Viele, die Mozart zeitlebens begegnet sind, und Ungezählte, die nach seinem Tod durch seine Werke ihn kennengelernt haben, stimmen darin überein, dass er in außergewöhnlichem Maß von der Liebe beseelt und bewegt wurde. Nach dem Urteil des Musikwissenschaftlers Karl Storck ist sein „ganzes Wesen Liebe“ . Sein gesamtes musikalisches Schaffen ist ein liebendes Mitteilen dessen, was ihm geschenkt wurde und was ihn im Innersten bewegte. Bei all dem war er einer der „fröhlichen Geber“, von denen der heilige Paulus sagt, dass Gott sie besonders liebt (2 Kor 9,7). Auf seine Weise ist Mozart dem Appell des Völkerapostels gefolgt, der seiner Lieblingsgemeinde schreibt: „Freut euch im Herrn zu jeder Zeit! Noch einmal sage ich: Freut euch! Eure Güte werde allen Menschen bekannt“ (Phil 4,4 f.).
Damit weist uns Mozarts Leben und Schaffen auf einen Grundzug des Gottesreiches hin. Paulus bringt ihn auf den Punkt mit den Worten: „Das Reich Gottes ist … Friede und Freude im Heiligen Geist“ (Röm 14,17).
Gottes Reich ist Friede und Freude
Alle Not dieser Welt, die Mozart reichlich zu spüren bekam, alle Enttäuschungen und Leiden, die ihm zuteil wurden, selbst die Macht des Todes haben ihn nicht von seiner Grundhaltung abgebracht. So konnte er inmitten aller Bedrängnisse ein musikalisches Werk schaffen, das vom Frieden und von der Freude beseelt ist. Bewegend bezeugt das der Brief, den er seinem Vater schrieb, als er von dessen schwerer Erkrankung erfuhr.

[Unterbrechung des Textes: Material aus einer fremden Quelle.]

[flow/config.mk]
export PLATFORM = sky130hd
export DESIGN_NAME = dig_pot
export DESIGN_NICKNAME = dig_pot
export VERILOG_FILES = /design/flow/design.v
export SDC_FILE = /design/flow/constraint.sdc
export NUM_CORES = 4
export LEC_CHECK = 1
export CORE_AREA = 10 10 110 110
export DIE_AREA = 0 0 120 120
File: flow/config.mk
export PLATFORM = sky130hd
export DESIGN_NAME = counter
export DESIGN_NICKNAME = counter
export VERILOG_FILES = /design/flow/design.v
export SDC_FILE = /design/flow/constraint.sdc
export NUM_CORES = 4
export LEC_CHECK = 1
export CORE_AREA = 10 10 70 70
export DIE_AREA = 0 0 80 80
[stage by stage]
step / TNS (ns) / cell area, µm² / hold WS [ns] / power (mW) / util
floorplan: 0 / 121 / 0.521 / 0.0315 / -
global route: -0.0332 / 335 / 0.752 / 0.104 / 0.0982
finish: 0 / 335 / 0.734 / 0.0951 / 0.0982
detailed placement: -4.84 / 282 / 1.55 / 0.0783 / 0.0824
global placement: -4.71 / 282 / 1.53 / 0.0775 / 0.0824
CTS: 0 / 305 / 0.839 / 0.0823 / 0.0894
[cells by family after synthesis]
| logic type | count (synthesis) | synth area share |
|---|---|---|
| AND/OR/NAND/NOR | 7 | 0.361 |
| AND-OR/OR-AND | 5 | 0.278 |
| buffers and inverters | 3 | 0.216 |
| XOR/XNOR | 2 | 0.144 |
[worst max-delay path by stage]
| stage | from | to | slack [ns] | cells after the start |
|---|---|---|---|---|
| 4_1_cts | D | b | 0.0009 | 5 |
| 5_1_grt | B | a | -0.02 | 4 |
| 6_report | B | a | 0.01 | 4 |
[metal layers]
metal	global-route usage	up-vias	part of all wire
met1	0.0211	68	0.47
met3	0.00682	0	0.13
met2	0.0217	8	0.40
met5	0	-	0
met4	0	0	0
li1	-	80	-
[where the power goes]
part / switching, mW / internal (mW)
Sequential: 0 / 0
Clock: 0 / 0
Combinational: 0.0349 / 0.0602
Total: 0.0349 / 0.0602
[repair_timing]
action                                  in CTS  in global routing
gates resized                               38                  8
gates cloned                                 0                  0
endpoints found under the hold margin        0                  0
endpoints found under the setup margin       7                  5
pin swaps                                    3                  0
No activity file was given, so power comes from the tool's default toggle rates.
**./run.sh**
```bash
#!/bin/bash
# OpenROAD 26Q1-2900-gdf79404cd8, Yosys 0.63+post, stock flow scripts
make -C /OpenROAD-flow-scripts/flow DESIGN_CONFIG=/design/flow/config.mk WORK_HOME=/design/flow/orfs finish
```
**./config.mk**
```make
export PLATFORM = sky130hd
export DESIGN_NAME = lab2_gate
export DESIGN_NICKNAME = lab2_gate
export VERILOG_FILES = /design/flow/design.v
export SDC_FILE = /design/flow/constraint.sdc
export NUM_CORES = 4
export LEC_CHECK = 1
export CORE_AREA = 10 10 70 70
export DIE_AREA = 0 0 80 80
```
**./constraint.sdc**
```tcl
current_design lab2_gate

set clk_period 1.0
set clk_io_pct 0.2

create_clock -name clk0 -period $clk_period

set non_clock_inputs [all_inputs -no_clocks]
set_input_delay [expr $clk_period * $clk_io_pct] -clock clk0 $non_clock_inputs
set_output_delay [expr $clk_period * $clk_io_pct] -clock clk0 [all_outputs]
```
**./design.v**
```verilog
module lab2_gate (input A, B, C, D,
                    output a, b, c, d, e, f, g);
    not (B_not, B), (C_not, C), (D_not, D);
    and (g1, B_not, D_not);  
    and (g2, B, D);  
    and (g3, C, D);  
    and (g4, C_not, D_not);  
    and (g5, B_not, C);  
    and (g6, C, D_not);  
    and (g7, B, C_not, D_not);  
    and (g8, B, D_not);  
    and (g9, B, C_not);  
    or (a, A, C, g1, g2);
    or (b, A, B_not, g3, g4);
    or (c, B, C_not, D);
    or (d, A, g5, g1, g6, g7);
    or (e, g1, g6);
    or (f, A, g9, g8, g4);
    or (g, A, g5, g9, g6);
endmodule
```
==> flow_summary.ini <==
; implementation run metrics
[cells_and_area]
fin_area_um2 = 265
fillCellCount = 405
clock_buffers = 0
syn2layout_area_growth_pct = 183
mi_logic_area_um2 = 85.1
flops = 0
regArea_um2 = 0
drive_gt1_share_pct = 48.3

[grt]
grt_pass1_wl_um = 676
grt_max_degree = 9
overflow = 0
grt_pass1_vias = 133
grt_util_all_layers_pct = 1.29
grt_antenna_before_repair = 0

[routing]
viasPerCell = 1.97
num_antenna_cells = 0
vias = 148
drc = 0
drt-initial-drc-count = 2
postRouteAntennaNets = 0
firstDrtPassIters = 2
totalWireLength_um = 447
wl_per_cell_um = 5.96

[worst_setup_path]
cp.required_ns = 0.80
endpoint_kind = output port
critPathLaunchType = input port
critPathKind = input port to output port
crit_arrival_ns = 0.77
critPathMaxFanout = 6

[yosys]
ys_top_cells_by_count = 2 x nand2_1, 2 x xor2_1
syn_area_per_cell_um2 = 5.87
yosys_warnings = 12
ys_seq_share_pct = 0
synthTopCellsByArea = xor2_1 19%, a21o_1 8.0%, nand2_1 8.0%, o211ai_1 8.0%, o21bai_1 8.0%
top_cell_area_share_pct = 18.7
syn-cell-area_um2 = 93.8
synth_cell_types = 14
synthCells = 16
ys_area_um2 = 93.8
top_area_cell = xor2_1
ys_cells = 16

[power]
swShare_pct = 38.8
power.switching_w = 0.0000311
power_per_cell_area_nw_per_um2 = 302
p_int_w = 0.0000491
ir_drop_mv = 0.0268
p_seq_share_pct = 0
pwr-share-clk_pct = 0
power_leakage_nw = 0.100
combPwrFrac_pct = 100.0

[placed_design]
placed_area_um2 = 279
port_buffers = 11
dp_hpwl_um = 385
gp_congestion = 0.749

[sta]
rsz0062_at_grt = no
setup_violations = 0
tightest_slew_ns = 0.143
holdWs_ns = 0.657
hold_viol = 0
max_freq_mhz = 1030
drv_slew = 0
finalCriticalPeriod_ns = 0.973
period_used_pct = 97.3
slew_headroom_pct = 90.4
setup_tns_ns = 0

[floorplanning]
core_um2 = 3420
fp.dieArea_um2 = 6400
rows = 21
die_w_um = 80
initCoreUtil_pct = 2.75
fp.dieH_um = 80
pin_count = 11

[worst_hold_path]
hp-class = input port to output port

[outcome]
outcome = finished clean

[job]
warning_count = 32
maxCapViolations = 0

[clocking]
cts_setup_buffers = 0
postCtsHoldBufs = 0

Es ist sein letzter Brief an den Vater, der bald darauf starb. Während viele in solchen Situationen lediglich vom Ernst der Lage ablenken oder aber nur billig vertröstende Worte finden, hat Wolfgang Amadeus den Mut und die Kraft, den Blick auf die Macht und die immerzu gegebene Nähe des Todes zu richten. Dann bekennt er seinem Vater: „ich lege mich nie zu bette ohne zu bedenken dass ich vielleicht: so jung als ich bin: den andern tag nicht mehr seyn werde – und es wird doch kein Mensch von allen die mich kennen sagn können dass ich im umgange Mürrisch oder trauerig wäre – und für diese glückseeligkeit danke ich alle tage meinem Schöpfer, und wünsche sie von Herzen Jedem meiner Mitmenschen“.
Bitten wir den Herrn, dass er uns das wahre Kindsein schenkt, ohne das wir nicht in sein Reich kommen; dass er uns unsere Hilfsbedürftigkeit bewusst macht, uns das rechte Gottvertrauen verleiht und uns zu fröhlichen Gebern macht! Amen.